Records for the exercise:
This design comes from an exercise in tuning for small area, a short achievable clock period and few clock cycles per item on the open sky130 flow, not from production work. At most, simulation tests tie the RTL to the original design; equivalence was not proved. Power and IR drop assume default switching activity.

Design flow_hash, start of the top module:
module flow_hash (
    input  wire         clk,
    input  wire         rst,         
    input  wire         in_valid,
    output wire         in_ready,
    input  wire [1:0]   in_op,       
    input  wire [3:0]   in_len,      
    input  wire         in_frag,     
    input  wire [31:0]  in_seed,
    input  wire [511:0] in_words,    
    output wire         out_valid,
    input  wire         out_ready,
    output wire [31:0]  out_hash
);
Size: roughly 3000 cells after synthesis, ~100 flip-flops, about 590 I/O pins, ~25000 sq um of cells after synthesis.
Settings: LEC_CHECK=0, CAP_MARGIN=20, CORE_MARGIN=2, CORE_UTILIZATION=40, SETUP_SLACK_MARGIN=4.0, SLEW_MARGIN=20, TNS_END_PERCENT=0; clock period 8.0 ns.
standard.sh (not shown) runs the stock make flow with config.mk's settings and CLKGATE_MAP_FILE= SYNTH_SCRIPT=/design/flow/synth_recipe.tcl, a recipe that flattens the netlist after the stock synthesis.
==> flow/flow/run.sh <==
#!/bin/bash
# Own layout flow: the standard layout (standard.sh: ORFS synthesis to
# final layout), with two changes in how the layout is made:
#  - the port buffers that global placement inserts on every input and
#    output are the platform's smallest plain buffer (buf_1) instead of the
#    clkdlybuf4s50_1 delay cell that buffer_ports picks by default (repair
#    may still resize them);
#  - slow wide OR/NOR and deep and-or cells are added to the platform's
#    don't-use list (repeated here, since a make command-line setting
#    replaces it), so that technology mapping builds the logic from faster
#    cells.
set -euo pipefail
export BUFFER_PORTS_ARGS="-buffer_cell sky130_fd_sc_hd__buf_1"
plat="probe_p_8 probec_p_8 lpflow_bleeder_1 lpflow_clkbufkapwr_1 lpflow_clkbufkapwr_16
  lpflow_clkbufkapwr_2 lpflow_clkbufkapwr_4 lpflow_clkbufkapwr_8 lpflow_clkinvkapwr_1
  lpflow_clkinvkapwr_16 lpflow_clkinvkapwr_2 lpflow_clkinvkapwr_4 lpflow_clkinvkapwr_8
  lpflow_decapkapwr_12 lpflow_decapkapwr_3 lpflow_decapkapwr_4 lpflow_decapkapwr_6
  lpflow_decapkapwr_8 lpflow_inputiso0n_1 lpflow_inputiso0p_1 lpflow_inputiso1n_1
  lpflow_inputiso1p_1 lpflow_inputisolatch_1 lpflow_isobufsrc_1 lpflow_isobufsrc_16
  lpflow_isobufsrc_2 lpflow_isobufsrc_4 lpflow_isobufsrc_8 lpflow_isobufsrckapwr_16
  lpflow_lsbuf_lh_hl_isowell_tap_1 lpflow_lsbuf_lh_hl_isowell_tap_2
  lpflow_lsbuf_lh_hl_isowell_tap_4 lpflow_lsbuf_lh_isowell_4 lpflow_lsbuf_lh_isowell_tap_1
  lpflow_lsbuf_lh_isowell_tap_2 lpflow_lsbuf_lh_isowell_tap_4"
slow="a2111o_1 a2111o_2 a2111o_4 a2111oi_0 a2111oi_1 a2111oi_2 
  a2111oi_4 a311o_1 a311o_2 a311o_4 a311oi_1 a311oi_2 a311oi_4 a41o_1 
  a41o_2 a41o_4 a41oi_1 a41oi_2 a41oi_4 nor3_1 nor3_2 nor3_4 nor3b_1 
  nor3b_2 nor3b_4 nor4_1 nor4_2 nor4_4 nor4b_1 nor4b_2 nor4b_4 
  nor4bb_1 nor4bb_2 nor4bb_4 o2111a_1 o2111a_2 o2111a_4 o2111ai_1 
  o2111ai_2 o2111ai_4 o311a_1 o311a_2 o311a_4 o311ai_0 o311ai_1 
  o311ai_2 o311ai_4 o41a_1 o41a_2 o41a_4 o41ai_1 o41ai_2 o41ai_4 or3_1 
  or3_2 or3_4 or3b_1 or3b_2 or3b_4 or4_1 or4_2 or4_4 or4b_1 or4b_2 
  or4b_4 or4bb_1 or4bb_2 or4bb_4"
dont=$(for c in $plat $slow; do printf "sky130_fd_sc_hd__%s " "$c"; done)
bash standard.sh "DONT_USE_CELLS=$dont" finish > standard_flow.log 2>&1
The starting point finished with timing, DRC and antenna clean.
Testbench counts at the start, summed over its fixed seeds: cycles 9,624, items 9,600.
Next try:
==> flow/flow/run.sh (replaced) <==
#!/bin/bash
# Own layout flow: the standard layout (standard.sh: ORFS synthesis to
# final layout, unchanged), except that the port buffers that global
# placement inserts on every input and output are the platform's smallest
# plain buffer (buf_1) instead of the clkdlybuf4s50_1 delay cell that
# buffer_ports picks by default.  Repair may still resize them.
set -euo pipefail
export BUFFER_PORTS_ARGS="-buffer_cell sky130_fd_sc_hd__buf_1"
bash standard.sh finish > standard_flow.log 2>&1
The changed run ran to the end with no violations.
Setup slack gets worse by 250 ps.
Synthesized area fell by roughly a tenth.
Final area fell by roughly a tenth.
Routed wire length fell by roughly a tenth.
Die area fell by roughly a tenth.
Register-to-register slack gets worse by 180 ps.
First-iteration DRC count fell by a few percent.
Non-clock buffer count fell by 11.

Work instructions:
All lines in the records that contain "module" are to be copied and returned.

Output:
Design flow_hash, start of the top module:
module flow_hash (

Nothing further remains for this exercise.